**src/include/async_frame_cfg.svh**
```systemverilog
// constants for the terminal-to-link frame buffer
// assumes a 20 MHz system clock and an external USART front end
`ifndef ASYNC_FRAME_CFG_SVH
`define ASYNC_FRAME_CFG_SVH
`define CLK_HZ 20000000
`define LINK_BPS 62500
`define LINK_DIV ((`CLK_HZ / `LINK_BPS))
`define FRAME_DATA_MAX 8'h3C
`define CTS_OFF_LEVEL 9'h0FC
`define CTS_ON_LEVEL 9'h0C0
`define RETRY_MAX 4'h4
`define RETRY_WAIT_US 1000
`define RETRY_WAIT_CYC ((`RETRY_WAIT_US * (`CLK_HZ / 1000000)))
`define CHAR_LF 8'h0A
`define CHAR_ESC 8'h1B
`define ADDR_CTRL 12'h000
`define ADDR_STATION 12'h004
`define ADDR_DEST 12'h008
`define ADDR_STATUS 12'h00C
`define ADDR_COUNT 12'h010
`define ADDR_ERROR 12'h014
`define CTRL_ONLINE 0
`define CTRL_ECHO 1
`define CTRL_TERM 2
`define ERR_PARITY 0
`define ERR_FRAMING 1
`define ERR_OVERRUN 2
`define ERR_OFFLINE 3
`endif

```
**src/include/async_frame_pkg.sv**
```systemverilog
// types for the terminal-to-link frame buffer
// assumes the cfg header supplies all numbers
package async_frame_pkg;
    typedef enum logic [1:0] {
        Q_EMPTY,
        Q_IN_USE,
        Q_FULL
    } queue_state_t;
    typedef struct packed {
        logic psel;
        logic penable;
        logic pwrite;
        logic [11:0] paddr;
        logic [31:0] pwdata;
    } apb_req_t;
    typedef struct packed {
        logic [31:0] prdata;
        logic pready;
        logic pslverr;
    } apb_rsp_t;
    typedef struct packed {
        logic valid;
        logic [7:0] data;
        logic parity_err;
        logic framing_err;
        logic overrun_err;
    } uart_char_t;
    typedef struct packed {
        logic valid;
        logic [7:0] data;
        logic first;
        logic last;
    } frame_byte_t;
endpackage : async_frame_pkg

```
**src/verilog/async_to_frame_buffer.sv**
```systemverilog
// terminal side queue and packetizer toward the secondary link driver
// assumes USART flags and link driver signals are synchronous to clk_i
//
// Summary of operation
// - line feed requests sending buffered data as a frame
// - data beyond one frame splits into frames of sixty bytes max
// - line feed while offline reports unable-to-go-online error
// - discard characters with parity, framing or overrun error; report
// - two separate 256-byte queues, transmit and receive
// - queue full with zero pending frames bumps pending count
// - drop CTS just before queue full, restore after partial drain
// - escape character enters configure mode
// - in terminal mode, error-free non-escape characters go into the transmit queue unless it is full
// - echo accepted characters only when echo setting is on
// - pending count up per line feed in, down per line feed out
// - wait for link driver buffer free before loading a frame
// - destination address is first byte of each frame
// - loading stops at line feed, capacity, or empty queue
// - retry refused frames under a timer, then report error
// - eight-bit write and read indexes wrap naturally
// - after write, equal indexes mean full
// - after read, equal indexes mean empty
// - queue status is one of full, empty, in use
// - online opens link channel, offline closes it
// - start in terminal mode, send nothing until configured online
// - link set for clock recovery, NRZI, pre-frame sync, 62.5 Kbps
// - link driver clears buffer free on handover until acknowledged
//
// The address map and the APB interface to the registers were chosen for this implementation.
`include "async_frame_cfg.svh"
module async_to_frame_buffer #(
    parameter int RETRY_WAIT = `RETRY_WAIT_CYC,
    parameter int DEPTH_LOG2 = 8
) (
    input wire logic clk_i,
    input wire logic rst_i,
    input wire async_frame_pkg::apb_req_t apb_i,
    output async_frame_pkg::apb_rsp_t apb_o,
    input wire async_frame_pkg::uart_char_t rx_char_i,
    input wire logic echo_ready_i,
    output logic [7:0] echo_data_o,
    output logic echo_valid_o,
    output logic cts_o,
    input wire logic rx_link_valid_i,
    input wire logic [7:0] rx_link_data_i,
    output logic rx_link_ready_o,
    input wire logic term_ready_i,
    output logic [7:0] term_data_o,
    output logic term_valid_o,
    input wire logic buf_free_i,
    input wire logic send_ok_i,
    input wire logic send_fail_i,
    output async_frame_pkg::frame_byte_t frame_o,
    output logic send_req_o,
    output logic [7:0] send_len_o,
    output logic link_open_o,
    output logic link_close_o,
    output logic [7:0] station_addr_o,
    output logic [15:0] link_div_o,
    output logic link_nrzi_o,
    output logic link_clock_recovery_loop_o,
    output logic link_presync_o
);
    import async_frame_pkg::*;

    typedef enum {
        S_IDLE,
        S_WAIT_FREE,
        S_ADDR,
        S_DATA,
        S_SEND,
        S_WAIT_RES,
        S_RETRY
    } load_state_t;

    localparam int DEPTH = 1 << DEPTH_LOG2;

    // ----
    // state
    // ----
    // two queues
    logic [7:0] txq [DEPTH];
    logic [7:0] rxq [DEPTH];
    logic [DEPTH_LOG2-1:0] tx_write_index;
    logic [DEPTH_LOG2-1:0] tx_read_index;
    logic [DEPTH_LOG2-1:0] rx_wr_r;
    logic [DEPTH_LOG2-1:0] rx_rd_r;
    logic [DEPTH_LOG2:0] rx_cnt_r;
    queue_state_t tx_state_r;
    logic [8:0] tx_cnt_r;
    logic [8:0] pending_r;
    logic online_r;
    logic echo_en_r;
    logic term_mode_r;
    logic [7:0] dest_r;
    logic [3:0] err_r;
    load_state_t ld_r;
    logic [7:0] ld_cnt_r;
    logic [3:0] retry_r;
    logic [31:0] wait_r;

    logic rx_ok;
    logic tx_wr;
    logic tx_rd;
    logic [7:0] tx_head;
    logic is_lf_in;
    logic is_lf_out;
    logic auto_bump;
    logic bus_wr;
    logic err_set_any;

    assign tx_head = txq[tx_read_index];
    assign err_set_any = rx_char_i.valid &&
        (rx_char_i.parity_err || rx_char_i.framing_err ||
         rx_char_i.overrun_err);
    assign rx_ok = rx_char_i.valid && !err_set_any;
    assign tx_wr = rx_ok && term_mode_r && rx_char_i.data != `CHAR_ESC &&
        tx_state_r != Q_FULL;
    assign tx_rd = ld_r == S_DATA && tx_state_r != Q_EMPTY;
    assign is_lf_in = rx_char_i.data == `CHAR_LF;
    assign is_lf_out = tx_head == `CHAR_LF;
    assign auto_bump = tx_state_r == Q_FULL && pending_r == 9'h000;
    assign bus_wr = apb_i.psel && apb_i.penable && apb_i.pwrite;

    // ----
    // transmit queue
    // ----
    always_ff @(posedge clk_i) begin
        if (tx_wr) begin
            txq[tx_write_index] <= rx_char_i.data;
        end
    end

    always_ff @(posedge clk_i or posedge rst_i) begin
        if (rst_i) begin
            tx_write_index <= '0;
            tx_read_index <= '0;
            tx_cnt_r <= 9'h000;
        end else begin
            if (tx_wr) begin
                tx_write_index <= tx_write_index + 1'b1;
            end
            if (tx_rd) begin
                tx_read_index <= tx_read_index + 1'b1;
            end
            tx_cnt_r <= tx_cnt_r + {8'h00, tx_wr} - {8'h00, tx_rd};
        end
    end

    always_ff @(posedge clk_i or posedge rst_i) begin
        if (rst_i) begin
            tx_state_r <= Q_EMPTY;
        end else if (tx_wr && !tx_rd) begin
            tx_state_r <= (tx_write_index + 1'b1 == tx_read_index) ?
                Q_FULL : Q_IN_USE;
        end else if (tx_rd && !tx_wr) begin
            tx_state_r <= (tx_read_index + 1'b1 == tx_write_index) ?
                Q_EMPTY : Q_IN_USE;
        end
    end

    always_ff @(posedge clk_i or posedge rst_i) begin
        if (rst_i) begin
            pending_r <= 9'h000;
        end else begin
            pending_r <= pending_r + {8'h00, tx_wr && is_lf_in || auto_bump}
                - {8'h00, tx_rd && is_lf_out && pending_r != 9'h000};
        end
    end

    always_ff @(posedge clk_i or posedge rst_i) begin
        if (rst_i) begin
            cts_o <= 1'b1;
        end else if (tx_cnt_r >= `CTS_OFF_LEVEL) begin
            cts_o <= 1'b0;
        end else if (tx_cnt_r <= `CTS_ON_LEVEL) begin
            cts_o <= 1'b1;
        end
    end

    // ----
    // receive queue
    // ----
    always_ff @(posedge clk_i) begin
        if (rx_link_valid_i && rx_link_ready_o) begin
            rxq[rx_wr_r] <= rx_link_data_i;
        end
    end

    always_ff @(posedge clk_i or posedge rst_i) begin
        if (rst_i) begin
            rx_wr_r <= '0;
            rx_rd_r <= '0;
            rx_cnt_r <= '0;
            rx_link_ready_o <= 1'b0;
            term_valid_o <= 1'b0;
            term_data_o <= 8'h00;
        end else begin
            // stalls the link side rather than dropping bytes
            rx_link_ready_o <= rx_cnt_r < DEPTH_LOG2'(DEPTH - 2) + 9'h000;
            if (rx_link_valid_i && rx_link_ready_o) begin
                rx_wr_r <= rx_wr_r + 1'b1;
            end
            if (term_valid_o && term_ready_i) begin
                term_valid_o <= 1'b0;
            end else if (!term_valid_o && rx_cnt_r != '0) begin
                term_valid_o <= 1'b1;
                term_data_o <= rxq[rx_rd_r];
                rx_rd_r <= rx_rd_r + 1'b1;
            end
            rx_cnt_r <= rx_cnt_r + {8'h00, rx_link_valid_i && rx_link_ready_o}
                - {8'h00, !term_valid_o && rx_cnt_r != '0};
        end
    end

    // ----
    // echo and errors
    // ----
    // conditional echo
    always_ff @(posedge clk_i or posedge rst_i) begin
        if (rst_i) begin
            echo_valid_o <= 1'b0;
            echo_data_o <= 8'h00;
        end else if (tx_wr && echo_en_r) begin
            echo_valid_o <= 1'b1;
            echo_data_o <= rx_char_i.data;
        end else if (echo_ready_i) begin
            echo_valid_o <= 1'b0;
        end
    end

    // error flags: parity, framing, overrun, offline line feed or retries exhausted
    // sticky; set beats software clear
    always_ff @(posedge clk_i or posedge rst_i) begin
        if (rst_i) begin
            err_r <= 4'h0;
        end else begin
            err_r <= (bus_wr && apb_i.paddr == `ADDR_ERROR ?
                err_r & ~apb_i.pwdata[3:0] : err_r) |
                {(tx_wr && is_lf_in && !online_r) ||
                 (ld_r == S_RETRY && retry_r == `RETRY_MAX),
                 rx_char_i.valid && rx_char_i.overrun_err,
                 rx_char_i.valid && rx_char_i.framing_err,
                 rx_char_i.valid && rx_char_i.parity_err};
        end
    end

    // ----
    // frame loader
    // ----
    always_ff @(posedge clk_i or posedge rst_i) begin
        if (rst_i) begin
            ld_r <= S_IDLE;
            ld_cnt_r <= 8'h00;
            retry_r <= 4'h0;
            wait_r <= 32'h0;
            frame_o <= '0;
            send_req_o <= 1'b0;
            send_len_o <= 8'h00;
        end else begin
            frame_o.valid <= 1'b0;
            send_req_o <= 1'b0;
            case (ld_r)
                S_IDLE: begin
                    // only when online
                    // auto sent data leaves no line feed behind
                    if (pending_r != 9'h000 && online_r &&
                        tx_state_r != Q_EMPTY) begin
                        ld_r <= S_WAIT_FREE;
                    end
                end
                S_WAIT_FREE: begin
                    if (buf_free_i) begin
                        ld_r <= S_ADDR;
                    end
                end
                S_ADDR: begin
                    frame_o <= '{valid: 1'b1, data: dest_r, first: 1'b1,
                        last: 1'b0};
                    ld_cnt_r <= 8'h00;
                    retry_r <= 4'h0;
                    ld_r <= S_DATA;
                end
                S_DATA: begin
                    if (tx_state_r == Q_EMPTY) begin
                        ld_r <= S_SEND;
                    end else begin
                        frame_o <= '{valid: 1'b1, data: tx_head, first: 1'b0,
                            last: is_lf_out ||
                                ld_cnt_r + 8'h01 == `FRAME_DATA_MAX};
                        ld_cnt_r <= ld_cnt_r + 8'h01;
                        if (is_lf_out || ld_cnt_r + 8'h01 == `FRAME_DATA_MAX
                            || tx_read_index + 1'b1 == tx_write_index) begin
                            ld_r <= S_SEND;
                        end
                    end
                end
                S_SEND: begin
                    send_req_o <= 1'b1;
                    send_len_o <= ld_cnt_r + 8'h01;
                    ld_r <= S_WAIT_RES;
                end
                S_WAIT_RES: begin
                    if (send_ok_i) begin
                        ld_r <= S_IDLE;
                    end else if (send_fail_i) begin
                        wait_r <= 32'h0;
                        retry_r <= retry_r + 4'h1;
                        ld_r <= S_RETRY;
                    end
                end
                S_RETRY: begin
                    if (retry_r == `RETRY_MAX) begin
                        ld_r <= S_IDLE;
                    end else if (wait_r == 32'(RETRY_WAIT - 1)) begin
                        ld_r <= S_SEND;
                    end else begin
                        wait_r <= wait_r + 32'h1;
                    end
                end
                default: begin
                    ld_r <= S_IDLE;
                end
            endcase
        end
    end

    // ----
    // config and APB
    // ----
    always_ff @(posedge clk_i or posedge rst_i) begin
        if (rst_i) begin
            online_r <= 1'b0;
            echo_en_r <= 1'b0;
            term_mode_r <= 1'b1;
            dest_r <= 8'h00;
            station_addr_o <= 8'h00;
            link_open_o <= 1'b0;
            link_close_o <= 1'b0;
        end else begin
            link_open_o <= 1'b0;
            link_close_o <= 1'b0;
            if (rx_ok && rx_char_i.data == `CHAR_ESC) begin
                term_mode_r <= 1'b0;
            end else if (bus_wr && apb_i.paddr == `ADDR_CTRL) begin
                term_mode_r <= apb_i.pwdata[`CTRL_TERM];
            end
            if (bus_wr && apb_i.paddr == `ADDR_CTRL) begin
                online_r <= apb_i.pwdata[`CTRL_ONLINE];
                echo_en_r <= apb_i.pwdata[`CTRL_ECHO];
                link_open_o <= apb_i.pwdata[`CTRL_ONLINE] && !online_r;
                link_close_o <= !apb_i.pwdata[`CTRL_ONLINE] && online_r;
            end
            if (bus_wr && apb_i.paddr == `ADDR_STATION) begin
                station_addr_o <= apb_i.pwdata[7:0];
            end
            if (bus_wr && apb_i.paddr == `ADDR_DEST) begin
                dest_r <= apb_i.pwdata[7:0];
            end
        end
    end

    always_ff @(posedge clk_i or posedge rst_i) begin
        if (rst_i) begin
            link_div_o <= 16'h0000;
            link_nrzi_o <= 1'b0;
            link_clock_recovery_loop_o <= 1'b0;
            link_presync_o <= 1'b0;
        end else begin
            link_div_o <= 16'(`LINK_DIV);
            link_nrzi_o <= 1'b1;
            link_clock_recovery_loop_o <= 1'b1;
            link_presync_o <= 1'b1;
        end
    end

    // zero-wait slave; setup cycle decodes, access cycle answers
    always_ff @(posedge clk_i or posedge rst_i) begin
        if (rst_i) begin
            apb_o <= '0;
        end else begin
            apb_o.pready <= apb_i.psel && !apb_i.penable;
            apb_o.pslverr <= 1'b0;
            apb_o.prdata <= 32'h0;
            if (apb_i.psel && !apb_i.penable) begin
                case (apb_i.paddr)
                    `ADDR_CTRL: apb_o.prdata <= {29'h0, term_mode_r,
                        echo_en_r, online_r};
                    `ADDR_STATION: apb_o.prdata <= {24'h0, station_addr_o};
                    `ADDR_DEST: apb_o.prdata <= {24'h0, dest_r};
                    `ADDR_STATUS: apb_o.prdata <= {29'h0, cts_o,
                        2'(tx_state_r)};
                    `ADDR_COUNT: apb_o.prdata <= {7'h0, pending_r, 7'h0,
                        tx_cnt_r};
                    `ADDR_ERROR: apb_o.prdata <= {28'h0, err_r};
                    default: apb_o.pslverr <= !apb_i.pwrite;
                endcase
            end
        end
    end
endmodule : async_to_frame_buffer

```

• [Problem]: Your task is to find every line above containing the word "address" and copy it.

• [Result for this exercise]:
// - destination address is first byte of each frame
// The address map and the APB interface to the registers were chosen for this implementation.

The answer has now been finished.